Cani, gatti e conigli potranno entrare in ospedali e case di riposo: via libera in Lombardia

Cani, gatti e conigli potranno entrare in ospedali e case di riposo. Accade in Lombardia dove pazienti ed anziani potranno godere della compagnia dei loro piccoli amici a 4 zampe. E’ una delle novità introdotte dal Regolamento per la tutela degli animali di affezione e la prevenzione del randagismo, che oggi ha ricevuto l’ok con una delibera di Giunta regionale. “Con l’approvazione di questo Regolamento forniamo uno strumento innovativo e all’avanguardia nella normativa nazionale, che introduce alcune importanti novità relative alla gestione degli animali d’affezione”, spiega l’assessore al Welfare Giulio Gallera.

POSSIBILITA’ DI ACCESSO PER CANI, GATTI E CONIGLI
“Novità assoluta – sottolinea – è la possibilità di accesso di cani, gatti e conigli negli ospedali e nelle case di riposo, secondo le condizioni di sicurezza stabilite dalle strutture sanitarie o sociosanitarie, rispettando i requisiti minimi riportati dal Regolamento: gli animali devono essere accompagnati da maggiorenni, i cani devono essere muniti di museruola e condotti a guinzaglio; gatti e conigli, invece, dovranno essere alloggiati nell’apposito trasportino, almeno fino al momento della visita al paziente o all’ospite”. “Altra novità molto importante – evidenzia Gallera – è la possibilità di sanzionare chi non rispetta le norme del Regolamento.
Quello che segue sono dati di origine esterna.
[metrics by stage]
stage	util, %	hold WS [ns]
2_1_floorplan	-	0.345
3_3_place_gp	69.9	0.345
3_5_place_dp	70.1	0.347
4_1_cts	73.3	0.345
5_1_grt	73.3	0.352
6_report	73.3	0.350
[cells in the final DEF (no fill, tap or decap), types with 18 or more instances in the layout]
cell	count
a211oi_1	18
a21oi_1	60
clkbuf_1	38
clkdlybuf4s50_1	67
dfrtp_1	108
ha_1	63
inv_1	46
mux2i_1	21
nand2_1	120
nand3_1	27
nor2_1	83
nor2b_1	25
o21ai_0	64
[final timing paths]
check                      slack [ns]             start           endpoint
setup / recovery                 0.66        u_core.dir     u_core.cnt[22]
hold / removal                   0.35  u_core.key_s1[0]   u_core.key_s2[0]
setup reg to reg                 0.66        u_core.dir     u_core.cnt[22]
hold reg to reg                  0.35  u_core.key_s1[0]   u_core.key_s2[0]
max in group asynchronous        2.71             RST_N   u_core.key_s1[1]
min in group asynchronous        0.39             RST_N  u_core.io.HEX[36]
<file path="src/rtl/shift_pkg.sv">
`default_nettype none
// +----------------------------------------------------------------------+
// | shift_pkg                                                            |
// | Shared state encoding and default chain length for shift_sequencer.  |
// | Revision: 1.0                                                        |
// +----------------------------------------------------------------------+
package shift_pkg;

  localparam int c_default_width = 6;

  typedef enum logic [1:0] {
    S_IDLE  = 2'd0,
    S_SHIFT = 2'd1,
    S_DONE  = 2'd2
  } state_t;

endpackage
`default_nettype wire

</file>
<file path="src/rtl/shift_chain.sv">
`default_nettype none
// +----------------------------------------------------------------------+
// | shift_chain                                                          |
// | WIDTH-bit shift register: parallel load, shift-enable, sync clear.   |
// | Revision: 1.0                                                        |
// +----------------------------------------------------------------------+
module shift_chain
  import shift_pkg::*;
#(
  parameter int WIDTH = c_default_width
) (
  input  logic             CLK,
  input  logic             RST,
  input  logic             LD,
  input  logic             EN,
  input  logic [WIDTH-1:0] D,
  input  logic             SI,
  output logic [WIDTH-1:0] Q
);

  for (genvar i = 0; i < WIDTH; i++) begin : g_bit
    logic w_shift_in;
    logic r_bit;

    if (i == 0) begin : g_lsb
      assign w_shift_in = SI;
    end else begin : g_upper
      assign w_shift_in = Q[i-1];
    end

    // Load takes priority over shift so a new word is never corrupted.
    always_ff @(posedge CLK) begin
      if (RST) begin
        r_bit <= 1'b0;
      end else if (LD) begin
        r_bit <= D[i];
      end else if (EN) begin
        r_bit <= w_shift_in;
      end
    end

    assign Q[i] = r_bit;
  end

endmodule
`default_nettype wire

</file>
<file path="src/rtl/shift_sequencer.sv">
`default_nettype none
// +----------------------------------------------------------------------+
// | shift_sequencer                                                      |
// | Full-duplex serial transfer controller: MSB-first out, capture in.   |
// | Revision: 1.0                                                        |
// +----------------------------------------------------------------------+
module shift_sequencer
  import shift_pkg::*;
#(
  parameter int WIDTH = c_default_width
) (
  input  logic             CLK,
  input  logic             RST,
  input  logic             START,
  input  logic [WIDTH-1:0] DIN,
  input  logic             HOLD,
  input  logic             SI,
  output logic             SO,
  output logic             BUSY,
  output logic             DONE,
  output logic [WIDTH-1:0] Q
);

  localparam int CW = $clog2(WIDTH + 1);
  localparam logic [CW-1:0] c_last = CW'(WIDTH - 1);

  state_t            r_state;
  state_t            w_state_next;
  logic [CW-1:0]     r_count;
  logic [WIDTH-1:0]  r_q;
  logic [WIDTH-1:0]  w_chain;
  logic              w_load;
  logic              w_shift;
  logic              w_last;

  always_ff @(posedge CLK) begin
    if (RST) begin
      r_state <= S_IDLE;
    end else begin
      r_state <= w_state_next;
    end
  end

  always_comb begin
    w_state_next = r_state;
    w_load       = 1'b0;
    w_shift      = 1'b0;
    w_last       = 1'b0;
    BUSY         = 1'b0;
    DONE         = 1'b0;
    case (r_state)
      S_IDLE: begin
        if (START) begin
          w_load       = 1'b1;
          w_state_next = S_SHIFT;
        end
      end
      S_SHIFT: begin
        BUSY = 1'b1;
        if (!HOLD) begin
          w_shift = 1'b1;
          if (r_count == c_last) begin
            w_last       = 1'b1;
            w_state_next = S_DONE;
          end
        end
      end
      S_DONE: begin
        BUSY         = 1'b1;
        DONE         = 1'b1;
        w_state_next = S_IDLE;
      end
      default: w_state_next = S_IDLE;
    endcase
  end

  // Counter parks at its final value rather than wrapping.
  always_ff @(posedge CLK) begin
    if (RST || w_load) begin
      r_count <= '0;
    end else if (w_shift && !w_last) begin
      r_count <= r_count + 1'b1;
    end
  end

  always_ff @(posedge CLK) begin
    if (RST) begin
      r_q <= '0;
    end else if (w_last) begin
      r_q <= {w_chain[WIDTH-2:0], SI};
    end
  end

  shift_chain #(
    .WIDTH (WIDTH)
  ) u_chain (
    .CLK (CLK),
    .RST (RST),
    .LD  (w_load),
    .EN  (w_shift),
    .D   (DIN),
    .SI  (SI),
    .Q   (w_chain)
  );

  assign SO = w_chain[WIDTH-1];
  assign Q  = r_q;

endmodule
`default_nettype wire

</file>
La cifra va dai 150 ai 900 euro”.

OBBLIGO DI MICROCHIP E ISCRIZIONE ALL’ANAGRAFE
E ancora. “Viene confermato – prosegue l’assessore – l’obbligo di identificazione e iscrizione all’anagrafe degli animali d’affezione per tutti i cani, per i gatti destinati al commercio e quelli delle colonie feline. I proprietari e detentori delle tipologie di gatti soggette a tale obbligo, dovranno recarsi dal medico veterinario per fargli applicare il microchip e iscriverli all’anagrafe degli animali d’affezione“.